━━━━━ Dataset records

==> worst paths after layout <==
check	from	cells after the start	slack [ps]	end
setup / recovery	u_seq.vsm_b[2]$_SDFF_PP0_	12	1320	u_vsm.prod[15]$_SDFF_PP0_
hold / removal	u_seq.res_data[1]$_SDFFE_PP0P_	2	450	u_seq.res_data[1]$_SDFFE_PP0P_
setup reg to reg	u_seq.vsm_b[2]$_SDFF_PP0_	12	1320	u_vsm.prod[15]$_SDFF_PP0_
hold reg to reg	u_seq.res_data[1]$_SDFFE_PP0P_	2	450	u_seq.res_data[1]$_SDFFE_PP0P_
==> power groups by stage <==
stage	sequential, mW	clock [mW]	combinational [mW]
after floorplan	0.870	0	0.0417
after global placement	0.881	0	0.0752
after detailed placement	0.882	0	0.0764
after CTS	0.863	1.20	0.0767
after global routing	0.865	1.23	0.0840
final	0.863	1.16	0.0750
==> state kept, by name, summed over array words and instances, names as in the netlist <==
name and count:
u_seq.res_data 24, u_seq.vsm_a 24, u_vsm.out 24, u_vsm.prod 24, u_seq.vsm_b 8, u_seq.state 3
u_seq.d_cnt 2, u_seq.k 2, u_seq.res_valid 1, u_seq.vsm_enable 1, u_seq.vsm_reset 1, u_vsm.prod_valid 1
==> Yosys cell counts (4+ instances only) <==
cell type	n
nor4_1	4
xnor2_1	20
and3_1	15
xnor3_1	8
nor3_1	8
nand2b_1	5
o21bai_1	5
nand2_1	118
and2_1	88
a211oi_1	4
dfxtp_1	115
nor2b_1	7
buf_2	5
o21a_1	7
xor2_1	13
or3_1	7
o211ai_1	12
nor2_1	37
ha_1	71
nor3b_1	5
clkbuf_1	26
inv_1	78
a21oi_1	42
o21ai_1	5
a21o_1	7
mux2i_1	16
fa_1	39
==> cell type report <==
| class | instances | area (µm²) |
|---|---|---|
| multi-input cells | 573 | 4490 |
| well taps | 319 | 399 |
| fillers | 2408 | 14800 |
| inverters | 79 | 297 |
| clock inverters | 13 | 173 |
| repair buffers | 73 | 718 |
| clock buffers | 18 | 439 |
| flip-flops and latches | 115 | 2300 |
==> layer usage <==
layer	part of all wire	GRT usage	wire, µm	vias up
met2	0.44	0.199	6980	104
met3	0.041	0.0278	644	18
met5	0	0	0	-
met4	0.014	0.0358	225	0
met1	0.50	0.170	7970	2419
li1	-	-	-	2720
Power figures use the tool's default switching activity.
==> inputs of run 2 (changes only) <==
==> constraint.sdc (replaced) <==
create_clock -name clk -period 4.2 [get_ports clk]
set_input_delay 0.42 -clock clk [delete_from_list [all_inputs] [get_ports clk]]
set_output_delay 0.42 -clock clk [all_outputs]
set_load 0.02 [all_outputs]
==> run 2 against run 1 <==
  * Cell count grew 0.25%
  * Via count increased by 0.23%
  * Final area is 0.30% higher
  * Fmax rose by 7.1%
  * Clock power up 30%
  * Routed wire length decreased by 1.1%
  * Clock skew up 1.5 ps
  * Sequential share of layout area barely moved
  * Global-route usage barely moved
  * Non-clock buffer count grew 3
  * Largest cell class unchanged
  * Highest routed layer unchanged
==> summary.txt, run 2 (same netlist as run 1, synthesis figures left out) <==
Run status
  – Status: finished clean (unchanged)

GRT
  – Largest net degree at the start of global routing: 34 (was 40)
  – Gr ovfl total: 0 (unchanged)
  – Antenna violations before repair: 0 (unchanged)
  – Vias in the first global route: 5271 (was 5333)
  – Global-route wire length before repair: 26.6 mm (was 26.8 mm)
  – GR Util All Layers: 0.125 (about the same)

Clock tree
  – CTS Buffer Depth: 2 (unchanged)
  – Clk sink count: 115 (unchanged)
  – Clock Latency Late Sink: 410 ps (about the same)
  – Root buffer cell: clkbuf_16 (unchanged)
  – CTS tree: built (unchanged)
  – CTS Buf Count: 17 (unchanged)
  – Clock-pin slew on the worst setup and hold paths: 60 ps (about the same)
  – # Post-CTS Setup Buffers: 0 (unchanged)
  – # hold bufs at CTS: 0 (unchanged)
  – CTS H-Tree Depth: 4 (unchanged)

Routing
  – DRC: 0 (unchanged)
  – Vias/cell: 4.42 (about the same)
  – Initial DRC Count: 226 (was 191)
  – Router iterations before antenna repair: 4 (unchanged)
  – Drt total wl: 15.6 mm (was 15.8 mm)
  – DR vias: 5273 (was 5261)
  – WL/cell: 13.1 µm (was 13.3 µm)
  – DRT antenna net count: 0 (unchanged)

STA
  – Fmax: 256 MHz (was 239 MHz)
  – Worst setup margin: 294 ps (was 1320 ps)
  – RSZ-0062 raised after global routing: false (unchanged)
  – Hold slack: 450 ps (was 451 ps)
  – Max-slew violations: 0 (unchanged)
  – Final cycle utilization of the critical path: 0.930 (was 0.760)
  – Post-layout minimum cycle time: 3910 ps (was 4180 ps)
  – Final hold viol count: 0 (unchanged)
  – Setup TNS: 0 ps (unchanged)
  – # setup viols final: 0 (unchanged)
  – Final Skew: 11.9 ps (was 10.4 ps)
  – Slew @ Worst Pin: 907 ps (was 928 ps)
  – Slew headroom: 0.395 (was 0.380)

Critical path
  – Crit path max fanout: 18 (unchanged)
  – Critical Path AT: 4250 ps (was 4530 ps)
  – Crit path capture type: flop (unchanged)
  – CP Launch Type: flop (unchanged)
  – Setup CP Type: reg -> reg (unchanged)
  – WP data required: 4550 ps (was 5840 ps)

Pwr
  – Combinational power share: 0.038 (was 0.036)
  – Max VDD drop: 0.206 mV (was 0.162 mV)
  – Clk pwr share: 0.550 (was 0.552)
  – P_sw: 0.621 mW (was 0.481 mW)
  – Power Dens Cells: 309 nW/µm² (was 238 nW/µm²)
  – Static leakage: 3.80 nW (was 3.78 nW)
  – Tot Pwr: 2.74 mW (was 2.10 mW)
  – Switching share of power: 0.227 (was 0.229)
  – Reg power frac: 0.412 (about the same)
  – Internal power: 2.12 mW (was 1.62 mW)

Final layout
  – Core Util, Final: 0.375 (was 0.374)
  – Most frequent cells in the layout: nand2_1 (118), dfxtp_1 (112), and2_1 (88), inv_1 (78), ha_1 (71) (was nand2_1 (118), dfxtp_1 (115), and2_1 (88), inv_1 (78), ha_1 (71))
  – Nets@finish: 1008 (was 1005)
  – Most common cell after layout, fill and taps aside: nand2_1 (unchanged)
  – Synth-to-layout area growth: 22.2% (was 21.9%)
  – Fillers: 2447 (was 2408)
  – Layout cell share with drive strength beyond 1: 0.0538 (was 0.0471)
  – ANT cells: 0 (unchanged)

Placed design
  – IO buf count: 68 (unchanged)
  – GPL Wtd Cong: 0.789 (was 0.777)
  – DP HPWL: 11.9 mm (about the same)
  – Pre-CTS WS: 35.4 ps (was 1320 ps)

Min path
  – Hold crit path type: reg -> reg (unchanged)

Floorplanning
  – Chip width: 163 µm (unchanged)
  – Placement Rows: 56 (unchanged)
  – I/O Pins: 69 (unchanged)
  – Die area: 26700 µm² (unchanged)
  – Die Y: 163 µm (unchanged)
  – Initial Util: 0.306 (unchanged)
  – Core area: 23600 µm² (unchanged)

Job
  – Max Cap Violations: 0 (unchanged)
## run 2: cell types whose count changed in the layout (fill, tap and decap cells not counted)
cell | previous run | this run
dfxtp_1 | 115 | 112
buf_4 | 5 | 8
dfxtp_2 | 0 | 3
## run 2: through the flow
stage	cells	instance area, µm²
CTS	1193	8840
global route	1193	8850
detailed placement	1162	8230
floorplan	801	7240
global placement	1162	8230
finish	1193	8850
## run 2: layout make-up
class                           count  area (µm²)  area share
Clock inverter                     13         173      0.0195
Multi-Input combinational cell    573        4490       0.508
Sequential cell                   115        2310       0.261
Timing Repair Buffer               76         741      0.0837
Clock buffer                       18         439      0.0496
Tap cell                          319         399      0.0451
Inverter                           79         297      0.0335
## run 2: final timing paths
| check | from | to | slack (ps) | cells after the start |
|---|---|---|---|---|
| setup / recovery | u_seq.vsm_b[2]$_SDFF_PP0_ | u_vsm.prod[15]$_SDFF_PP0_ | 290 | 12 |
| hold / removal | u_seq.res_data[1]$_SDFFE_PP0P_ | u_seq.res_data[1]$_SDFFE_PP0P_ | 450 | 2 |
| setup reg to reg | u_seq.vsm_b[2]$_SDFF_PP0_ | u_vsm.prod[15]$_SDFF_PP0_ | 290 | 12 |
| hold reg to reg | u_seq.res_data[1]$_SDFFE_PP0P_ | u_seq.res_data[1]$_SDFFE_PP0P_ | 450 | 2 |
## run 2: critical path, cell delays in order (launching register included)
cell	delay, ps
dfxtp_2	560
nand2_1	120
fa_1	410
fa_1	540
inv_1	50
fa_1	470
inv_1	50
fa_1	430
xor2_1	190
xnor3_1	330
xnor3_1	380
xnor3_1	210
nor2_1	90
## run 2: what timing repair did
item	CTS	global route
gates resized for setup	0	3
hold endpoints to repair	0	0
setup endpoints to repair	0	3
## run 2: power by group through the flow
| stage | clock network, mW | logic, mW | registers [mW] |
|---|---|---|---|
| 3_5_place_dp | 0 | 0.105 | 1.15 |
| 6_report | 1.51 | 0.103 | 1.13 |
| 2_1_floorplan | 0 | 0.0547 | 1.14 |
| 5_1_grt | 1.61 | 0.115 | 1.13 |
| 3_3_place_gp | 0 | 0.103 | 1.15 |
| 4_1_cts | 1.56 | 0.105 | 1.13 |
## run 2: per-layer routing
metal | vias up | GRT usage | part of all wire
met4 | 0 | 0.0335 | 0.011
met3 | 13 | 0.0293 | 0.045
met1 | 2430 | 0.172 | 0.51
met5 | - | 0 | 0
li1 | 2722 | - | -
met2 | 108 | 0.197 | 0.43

━━━━━━━━━━

Exercise description »
Please write out the lines that run from the one with "0.105 | 1.15 |" to the end of the records, both included, exactly as they appear.

Exercise result »
| 3_5_place_dp | 0 | 0.105 | 1.15 |
| 6_report | 1.51 | 0.103 | 1.13 |
| 2_1_floorplan | 0 | 0.0547 | 1.14 |
| 5_1_grt | 1.61 | 0.115 | 1.13 |
| 3_3_place_gp | 0 | 0.103 | 1.15 |
| 4_1_cts | 1.56 | 0.105 | 1.13 |
## run 2: per-layer routing
metal | vias up | GRT usage | part of all wire
met4 | 0 | 0.0335 | 0.011
met3 | 13 | 0.0293 | 0.045
met1 | 2430 | 0.172 | 0.51
met5 | - | 0 | 0
li1 | 2722 | - | -
met2 | 108 | 0.197 | 0.43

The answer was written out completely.